Objective To investigate the relationship of the plasma homocysteine （Hcy） level and the polymorphism of methylenetetrahydrofolate reductase C667T （MTHFR C667T） gene with ischemic stroke （IS） in China, and analyze the correlation between Hcy and folate, VitB12. Methods The levels of plasma Hcy in 217 patients with IS and 223 matched controls were detected by enzymatic recycling method, and the MTHFR C667T genotype of the two groups by the method of polymerase chain reaction （PCR）-gene chip, then the level of plasma Hcy, the genotype frequency and the alleles distribution in two groups were compared. The levels of serum folate and VitB12 were detected by immunoassay method in 88 patients with IS and 125 controls who had not taken drugs containing folic acid or VitB12, and the correlation between folate, VitB12 and Hcy were analyzed.

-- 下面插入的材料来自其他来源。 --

## config.mk

```make
export PLATFORM = sky130hd
export DESIGN_NAME = uart_host_dma_sleep_regsel
export DESIGN_NICKNAME = d
export VERILOG_FILES = /design/src/common/uart_host_pkg.sv /design/src/logic/uart_host_dma_sleep_regsel.sv
export VERILOG_INCLUDE_DIRS = /design/src /design/src/common
export SDC_FILE = /design/constraint.sdc
export NUM_CORES = 1
export LEC_CHECK = 0
export ABC_AREA = 1
export BUFFER_PORTS_ARGS = -buffer_cell sky130_fd_sc_hd__buf_2
export CAP_MARGIN = 20
export CORE_MARGIN = 4
export CORE_UTILIZATION = 55
export CTS_CLUSTER_SIZE = 10
export DETAILED_ROUTE_END_ITERATION = 12
export GPL_ROUTABILITY_DRIVEN = 0
export PLACE_DENSITY = 0.77
export SYNTH_ARGS = -nofsm -noshare
export SYNTH_HDL_FRONTEND = slang
export SYNTH_SLANG_ARGS = --single-unit
```

## constraint.sdc

```tcl
create_clock -name core_clk_i -period 2.5 [get_ports core_clk_i]
set_input_delay 0.375 -clock core_clk_i [delete_from_list [all_inputs] [get_ports core_clk_i]]
set_output_delay 0.375 -clock core_clk_i [all_outputs]
set_load 0.005 [all_outputs]
```

## src/common/uart_host_map.svh

```systemverilog
// Constants of the UART host-bus, DMA request and sleep control block
// Assumes inclusion by uart_host_pkg only; holds definitions and nothing else
// Notes on behaviour
// - Strap picks dual or single strobe bus.
// - Dual strobe: chip select, then read/write strobe.
// - Single strobe: write strobe sampled at select fall.
// - Queue-control DMA and enable bits pick single/block transfers.
// - Single: tx request while transmitter empty.
// - Single: rx request while any character held.
// - Block: tx request at trigger, off when full.
// - Block: rx request at trigger/timeout, off empty/error.
// - Sleep allowed when enhanced and sleep enables set.
// - Sleep needs idle line, empty tx, no interrupts.
// - No sleep while receive queue holds data.
// - Asleep stops UART and baud clocks.
// - Wake on line edge, modem change, tx write.
// - Address lines pick default register set.
// - Line-control bit 7 maps divisor bytes.
// - Line-control top bits 100 map alternate function.
// - Special line-control value maps enhanced and flow chars.
// - Enhanced plus modem bit 6 map threshold/trigger.
// - Offset 7 fractional divisor under four conditions.
// - Offset 7 read gives queue-ready status with modem bit 2 set, bit 4 clear.
// - Guarded bits change only with enhanced bit set.
`ifndef UART_HOST_MAP_SVH
`define UART_HOST_MAP_SVH
// Synchronised pin vector layout
`define PIN_W 20
`define PIN_DATA_LSB 0
`define PIN_ADDR_LSB 8
`define PIN_CS 11
`define PIN_RDS 12
`define PIN_WRS 13
`define PIN_RX 14
`define PIN_MODEM_LSB 15
`define PIN_MODE 19
// Register offsets
`define OFS_0 3'h0
`define OFS_1 3'h1
`define OFS_2 3'h2
`define OFS_3 3'h3
`define OFS_4 3'h4
`define OFS_5 3'h5
`define OFS_6 3'h6
`define OFS_7 3'h7
// Access conditions and field positions
`define LC_SPECIAL 8'hBF
`define LC_ALT_TOP 3'h4
`define BIT_LC_DIV 7
`define BIT_EF_ENH 4
`define BIT_IE_SLEEP 4
`define BIT_QC_EN 0
`define BIT_QC_RXCLR 1
`define BIT_QC_TXCLR 2
`define BIT_QC_DMA 3
`define BIT_MC_RDY 2
`define BIT_MC_LOOP 4
`define BIT_MC_TT 6
`define BIT_RDY_TX 0
`define BIT_RDY_RX 1
`define FIFO_DEPTH 8'h80
// Reset values
`define RST_ZERO 8'h00
`define RST_LC 8'h1D
`define RST_AF 8'h10
`define RST_RESUME1 8'hFF
`define RST_RESUME2 8'hEF
`endif

```

## src/common/uart_host_pkg.sv

```systemverilog
// Types of the UART host-bus, DMA request and sleep control block
// Assumes the constants header is on the include path
package uart_host_pkg;
`include "uart_host_map.svh"

  typedef enum logic [2:0] {
    ACC_IDLE = 3'b001,
    ACC_READ = 3'b010,
    ACC_WRITE = 3'b100
  } access_state_t;

  typedef enum logic [4:0] {
    SEL_NONE, SEL_HOLD, SEL_DIV_LO, SEL_DIV_HI, SEL_INT_EN, SEL_IDENT_QC, SEL_ALT, SEL_ENH,
    SEL_LINE, SEL_MODEM_CTL, SEL_RES1, SEL_RES2, SEL_LINE_ST, SEL_MODEM_ST, SEL_PAUSE1,
    SEL_THRESH, SEL_PAUSE2, SEL_TRIG, SEL_FRAC, SEL_READY, SEL_SCRATCH
  } reg_sel_t;

  typedef struct packed {
    logic [7:0] divisor_low_byte;
    logic [7:0] divisor_high_byte;
    logic [7:0] interrupt_enable;
    logic [7:0] queue_control;
    logic [7:0] alternate_function;
    logic [7:0] enhanced_feature;
    logic [7:0] line_control;
    logic [7:0] modem_control;
    logic [7:0] flow_resume_char_1;
    logic [7:0] flow_resume_char_2;
    logic [7:0] flow_pause_char_1;
    logic [7:0] flow_pause_char_2;
    logic [7:0] flow_threshold_control;
    logic [7:0] trigger_level_control;
    logic [7:0] fractional_divisor;
    logic [7:0] scratch_byte;
  } cfg_regs_t;

  typedef struct packed {
    logic [7:0] rx_count;
    logic [7:0] tx_count;
    logic [7:0] rx_trigger_level;
    logic [7:0] tx_trigger_spaces;
    logic tx_shift_empty;
    logic rx_line_idle;
    logic rx_timeout;
    logic other_int_pending;
    logic rx_fifo_error;
    logic [7:0] receive_holding;
    logic [7:0] interrupt_ident;
    logic [7:0] line_status;
    logic [7:0] modem_status;
  } core_status_t;

  typedef struct packed {
    logic [`PIN_W-1:0] s1;
    logic [`PIN_W-1:0] s2;
    logic [`PIN_W-1:0] s3;
    logic [`PIN_W-1:0] pins;
    access_state_t acc;
    logic [2:0] addr;
    logic [7:0] wdata;
    cfg_regs_t cfg;
    logic [7:0] rdata;
    logic data_oe;
    logic tx_load;
    logic [7:0] tx_data;
    logic rx_take;
    logic [1:0] fifo_clear;
    logic tx_req_n;
    logic rx_req_n;
    logic asleep;
    logic clk_run;
  } state_t;

endpackage

```

## src/logic/uart_host_dma_sleep_regsel.sv

```systemverilog
// Host bus slave, register selection, DMA request pins and sleep control of a UART
// Assumes bus pins and wake pins are asynchronous; core status comes from core_clk_i logic
`timescale 1ns/1ps

module uart_host_dma_sleep_regsel
  import uart_host_pkg::*;
(
  // Clock and reset
  input wire logic core_clk_i,
  input wire logic arst_n_i,
  // Processor bus pins
  input wire logic mode_strap_i,
  input wire logic cs_n_i,
  input wire logic read_strobe_n_i,
  input wire logic write_strobe_n_i,
  input wire logic [2:0] addr_i,
  input wire logic [7:0] data_i,
  output logic [7:0] data_o,
  output logic data_oe_o,
  // Wake pins
  input wire logic rx_pin_i,
  input wire logic [3:0] modem_pins_i,
  // UART core status
  input wire core_status_t core_i,
  // UART core control
  output cfg_regs_t cfg_o,
  output logic tx_load_o,
  output logic [7:0] tx_data_o,
  output logic rx_take_o,
  output logic [1:0] fifo_clear_o,
  // DMA request pins
  output logic tx_dma_request_n_o,
  output logic rx_dma_request_n_o,
  // Sleep and clock gating
  output logic sleep_o,
  output logic uart_clk_run_o,
  output logic baud_clk_run_o
);

  // ==========================================================
  // Reset image
  localparam cfg_regs_t CFG_RST = '{
    divisor_low_byte: `RST_ZERO,
    divisor_high_byte: `RST_ZERO,
    interrupt_enable: `RST_ZERO,
    queue_control: `RST_ZERO,
    alternate_function: `RST_AF,
    enhanced_feature: `RST_ZERO,
    line_control: `RST_LC,
    modem_control: `RST_ZERO,
    flow_resume_char_1: `RST_RESUME1,
    flow_resume_char_2: `RST_RESUME2,
    flow_pause_char_1: `RST_ZERO,
    flow_pause_char_2: `RST_ZERO,
    flow_threshold_control: `RST_ZERO,
    trigger_level_control: `RST_ZERO,
    fractional_divisor: `RST_ZERO,
    scratch_byte: `RST_ZERO
  };

  localparam state_t STATE_RST = '{
    s1: '1,
    s2: '1,
    s3: '1,
    pins: '1,
    acc: ACC_IDLE,
    addr: 3'h0,
    wdata: 8'h00,
    cfg: CFG_RST,
    rdata: 8'h00,
    data_oe: 1'b0,
    tx_load: 1'b0,
    tx_data: 8'h00,
    rx_take: 1'b0,
    fifo_clear: 2'h0,
    tx_req_n: 1'b1,
    rx_req_n: 1'b1,
    asleep: 1'b0,
    clk_run: 1'b1
  };

  state_t q;
  state_t d;

  // ==========================================================
  // Register selection
  function automatic reg_sel_t decode(input logic [2:0] a, input cfg_regs_t c, input logic rd);
    logic special;
    logic div;
    logic enh;
    logic tt;
    logic excl;
    reg_sel_t s;
    special = (c.line_control == `LC_SPECIAL);
    div = c.line_control[`BIT_LC_DIV];
    enh = c.enhanced_feature[`BIT_EF_ENH];
    tt = enh & c.modem_control[`BIT_MC_TT];
    excl = c.modem_control[`BIT_MC_TT] & ~c.modem_control[`BIT_MC_LOOP] & c.modem_control[`BIT_MC_RDY];
    s = SEL_NONE;
    case (a)
      `OFS_0: s = div ? SEL_DIV_LO : SEL_HOLD;
      `OFS_1: s = div ? SEL_DIV_HI : SEL_INT_EN;
      `OFS_2: begin
        if (special) begin
          s = SEL_ENH;
        end else if (c.line_control[7:5] == `LC_ALT_TOP) begin
          s = SEL_ALT;
        end else begin
          s = SEL_IDENT_QC;
        end
      end
      `OFS_3: s = SEL_LINE;
      `OFS_4: s = special ? SEL_RES1 : SEL_MODEM_CTL;
      `OFS_5: begin
        if (special) begin
          s = SEL_RES2;
        end else begin
          s = rd ? SEL_LINE_ST : SEL_NONE;
        end
      end
      `OFS_6: begin
        if (special) begin
          s = SEL_PAUSE1;
        end else if (tt) begin
          s = SEL_THRESH;
        end else begin
          s = rd ? SEL_MODEM_ST : SEL_NONE;
        end
      end
      `OFS_7: begin
        if (special) begin
          s = SEL_PAUSE2;
        end else if (div & enh & ~excl) begin
          s = SEL_FRAC;
        end else if (tt) begin
          s = SEL_TRIG;
        end else if (rd & c.modem_control[`BIT_MC_RDY] & ~c.modem_control[`BIT_MC_LOOP]) begin
          s = SEL_READY;
        end else begin
          s = SEL_SCRATCH;
        end
      end
      default: s = SEL_NONE;
    endcase
    return s;
  endfunction

  // ==========================================================
  // Next state
  logic dual;
  logic cs_act;
  logic rd_act;
  logic wr_act;
  logic rx_chg;
  logic modem_chg;
  logic enh_on;
  logic single_dma;
  logic [7:0] tx_free;
  logic sleep_allow;
  logic idle_ok;
  logic wake;
  logic acc_end;
  reg_sel_t rsel;
  reg_sel_t wsel;

  always_comb begin
    d = q;
    // ====================
    // Three-stage pin synchronisers; a level counts once stages two and three agree
    d.s1 = {mode_strap_i, modem_pins_i, rx_pin_i, write_strobe_n_i, read_strobe_n_i, cs_n_i, addr_i, data_i};
    d.s2 = q.s1;
    d.s3 = q.s2;
    for (int i = 0; i < `PIN_W; i++) begin
      if (q.s2[i] == q.s3[i]) begin
        d.pins[i] = q.s3[i];
      end
    end
    rx_chg = (q.s2[`PIN_RX] == q.s3[`PIN_RX]) && (q.s3[`PIN_RX] != q.pins[`PIN_RX]);
    modem_chg = 1'b0;
    for (int j = `PIN_MODEM_LSB; j < `PIN_MODEM_LSB + 4; j++) begin
      if ((q.s2[j] == q.s3[j]) && (q.s3[j] != q.pins[j])) begin
        modem_chg = 1'b1;
      end
    end

    dual = q.pins[`PIN_MODE];
    cs_act = ~q.pins[`PIN_CS];
    rd_act = ~q.pins[`PIN_RDS];
    wr_act = ~q.pins[`PIN_WRS];
    enh_on = q.cfg.enhanced_feature[`BIT_EF_ENH];
    rsel = decode(q.addr, q.cfg, 1'b1);
    wsel = decode(q.addr, q.cfg, 1'b0);
    acc_end = 1'b0;
    d.tx_load = 1'b0;
    d.rx_take = 1'b0;
    d.fifo_clear = 2'h0;

    // ====================
    // Bus access sequencing
    case (q.acc)
      ACC_IDLE: begin
        d.data_oe = 1'b0;
        d.addr = q.pins[`PIN_ADDR_LSB +: 3];
        d.wdata = q.pins[`PIN_DATA_LSB +: 8];
        if (cs_act) begin
          if (dual) begin
            if (rd_act) begin
              d.acc = ACC_READ;
            end else if (wr_act) begin
              d.acc = ACC_WRITE;
            end
          end else begin
            d.acc = wr_act ? ACC_WRITE : ACC_READ;
          end
        end
      end
      ACC_READ: begin
        acc_end = dual ? (~cs_act | ~rd_act) : ~cs_act;
        d.data_oe = ~acc_end;
        case (rsel)
          SEL_HOLD: d.rdata = core_i.receive_holding;
          SEL_DIV_LO: d.rdata = q.cfg.divisor_low_byte;
          SEL_DIV_HI: d.rdata = q.cfg.divisor_high_byte;
          SEL_INT_EN: d.rdata = q.cfg.interrupt_enable;
          SEL_IDENT_QC: d.rdata = core_i.interrupt_ident;
          SEL_ALT: d.rdata = q.cfg.alternate_function;
          SEL_ENH: d.rdata = q.cfg.enhanced_feature;
          SEL_LINE: d.rdata = q.cfg.line_control;
          SEL_MODEM_CTL: d.rdata = q.cfg.modem_control;
          SEL_RES1: d.rdata = q.cfg.flow_resume_char_1;
          SEL_RES2: d.rdata = q.cfg.flow_resume_char_2;
          SEL_LINE_ST: d.rdata = core_i.line_status;
          SEL_MODEM_ST: d.rdata = core_i.modem_status;
          SEL_PAUSE1: d.rdata = q.cfg.flow_pause_char_1;
          SEL_THRESH: d.rdata = q.cfg.flow_threshold_control;
          SEL_PAUSE2: d.rdata = q.cfg.flow_pause_char_2;
          SEL_TRIG: d.rdata = q.cfg.trigger_level_control;
          SEL_FRAC: d.rdata = q.cfg.fractional_divisor;
          SEL_SCRATCH: d.rdata = q.cfg.scratch_byte;
          SEL_READY: begin
            d.rdata = 8'h00;
            d.rdata[`BIT_RDY_TX] = ~q.tx_req_n;
            d.rdata[`BIT_RDY_RX] = ~q.rx_req_n;
          end
          default: d.rdata = 8'h00;
        endcase
        if (acc_end) begin
          d.acc = ACC_IDLE;
          d.rx_take = (rsel == SEL_HOLD);
        end
      end
      ACC_WRITE: begin
        acc_end = dual ? (~cs_act | ~wr_act) : ~cs_act;
        d.data_oe = 1'b0;
        // Data tracks the pins until the end is seen, so the last settled byte is written
        if (!acc_end) begin
          d.wdata = q.pins[`PIN_DATA_LSB +: 8];
        end else begin
          d.acc = ACC_IDLE;
          case (wsel)
            SEL_HOLD: begin
              d.tx_load = 1'b1;
              d.tx_data = q.wdata;
            end
            SEL_DIV_LO: d.cfg.divisor_low_byte = q.wdata;
            SEL_DIV_HI: d.cfg.divisor_high_byte = q.wdata;
            SEL_INT_EN: begin
              d.cfg.interrupt_enable[3:0] = q.wdata[3:0];
              if (enh_on) begin
                d.cfg.interrupt_enable[7:4] = q.wdata[7:4];
              end
            end
            SEL_IDENT_QC: begin
              d.cfg.queue_control = {q.cfg.queue_control[7:6], q.cfg.queue_control[5:4], q.wdata[3], 2'b00, q.wdata[0]};
              d.cfg.queue_control[7:6] = q.wdata[7:6];
              if (enh_on) begin
                d.cfg.queue_control[5:4] = q.wdata[5:4];
              end
              d.fifo_clear = {q.wdata[`BIT_QC_TXCLR], q.wdata[`BIT_QC_RXCLR]};
            end
            SEL_ALT: d.cfg.alternate_function = q.wdata;
            SEL_ENH: d.cfg.enhanced_feature = q.wdata;
            SEL_LINE: d.cfg.line_control = q.wdata;
            SEL_MODEM_CTL: begin
              d.cfg.modem_control[4:0] = q.wdata[4:0];
              if (enh_on) begin
                d.cfg.modem_control[7:5] = q.wdata[7:5];
              end
            end
            SEL_RES1: d.cfg.flow_resume_char_1 = q.wdata;
            SEL_RES2: d.cfg.flow_resume_char_2 = q.wdata;
            SEL_PAUSE1: d.cfg.flow_pause_char_1 = q.wdata;
            SEL_THRESH: d.cfg.flow_threshold_control = q.wdata;
            SEL_PAUSE2: d.cfg.flow_pause_char_2 = q.wdata;
            SEL_TRIG: d.cfg.trigger_level_control = q.wdata;
            SEL_FRAC: d.cfg.fractional_divisor = q.wdata;
            SEL_SCRATCH: d.cfg.scratch_byte = q.wdata;
            default: d.cfg = q.cfg;
          endcase
        end
      end
      default: begin
        d.acc = ACC_IDLE;
        d.data_oe = 1'b0;
      end
    endcase

    // ====================
    // DMA request pins, stored active low
    // Block mode holds each request between its set and clear levels
    single_dma = ~q.cfg.queue_control[`BIT_QC_DMA] | ~q.cfg.queue_control[`BIT_QC_EN];
    tx_free = `FIFO_DEPTH - core_i.tx_count;
    if (single_dma) begin
      d.tx_req_n = (core_i.tx_count != 8'h00);
      d.rx_req_n = (core_i.rx_count == 8'h00);
    end else begin
      if (core_i.tx_count >= `FIFO_DEPTH) begin
        d.tx_req_n = 1'b1;
      end else if (tx_free >= core_i.tx_trigger_spaces) begin
        d.tx_req_n = 1'b0;
      end
      if ((core_i.rx_count == 8'h00) || core_i.rx_fifo_error) begin
        d.rx_req_n = 1'b1;
      end else if ((core_i.rx_count >= core_i.rx_trigger_level) || core_i.rx_timeout) begin
        d.rx_req_n = 1'b0;
      end
    end

    // ====================
    // Sleep entry and wake
    // A wake event blocks entry in the same cycle so it is never lost
    sleep_allow = enh_on & q.cfg.interrupt_enable[`BIT_IE_SLEEP];
    idle_ok = core_i.rx_line_idle & (core_i.tx_count == 8'h00) & core_i.tx_shift_empty
      & ~core_i.other_int_pending;
    idle_ok = idle_ok & (core_i.rx_count == 8'h00);
    wake = rx_chg | modem_chg | d.tx_load;
    if (q.asleep) begin
      if (wake || !sleep_allow) begin
        d.asleep = 1'b0;
      end
    end else if (sleep_allow && idle_ok && !wake) begin
      d.asleep = 1'b1;
    end
    d.clk_run = ~d.asleep;
  end

  // ==========================================================
  // State register
  always_ff @(posedge core_clk_i or negedge arst_n_i) begin
    if (!arst_n_i) begin
      q <= STATE_RST;
    end else begin
      q <= d;
    end
  end

  // ==========================================================
  // Outputs
  assign data_o = q.rdata;
  assign data_oe_o = q.data_oe;
  assign cfg_o = q.cfg;
  assign tx_load_o = q.tx_load;
  assign tx_data_o = q.tx_data;
  assign rx_take_o = q.rx_take;
  assign fifo_clear_o = q.fifo_clear;
  assign tx_dma_request_n_o = q.tx_req_n;
  assign rx_dma_request_n_o = q.rx_req_n;
  assign sleep_o = q.asleep;
  assign uart_clk_run_o = q.clk_run;
  assign baud_clk_run_o = q.clk_run;

endmodule

```

==> results of run 1 <==
layout make-up:
cell class                      instances  area, µm²
Inverter                              106        402
Clock inverter                          2       28.8
Sequential cell                       245       6260
Multi-Input combinational cell        790       4220
Fill cell                            1688       7230
Tap cell                              275        344
Timing Repair Buffer                  315       1890
Clock buffer                           51        838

Results The plasma Hcy concentration in the IS group was higher than that in control group （[23.95±12.13] μmol/L vs [17.31±7.20] μmol/L, t=29.61, P〈0.001）; however, the frequency of homozygous and heterozygous MTHFR mutation between the two groups had no significant difference （χ^2=3.59, P=0.166）, the frequency of allele C and T in the IS group were 36.6% and 63.4%, respectively, 42.8% and 57.2% in control group, there was also no significant difference in the two groups （χ^2=3.52, P=0.061）. There was a significant difference in the corresponding plasma Hcy level of CC, CT, TT genotype, the plasma Hcy level of TT genotype （[25.19±12.53]μmol/L, n=162） was significantly higher than that of CT （[18.21±8.08] μmol/L,n=206） and CC （[16.65±6.90]μmol/L, n=72） genotype, and that of CT genotype was significantly higher than CC genotype （all P〈0.001）. The Hcy level was negatively correlated with VitB12 in the two groups （the IS： r=-0.431, the control： r=-0.507, both P〈0.001） and also negatively correlated with folate（the IS： r= -0.489, the control： r=-0.446, both P〈0.001）. Conclusion The plasma homocysteine level of IS patients was higher than that of healthy people. The mutation of MTHFR C677T and the declined level of folic acid and VitB12 may contribute to the elevation of homocysteine level. The MTHFR gene mutation may be irrelevant to ischemic stroke.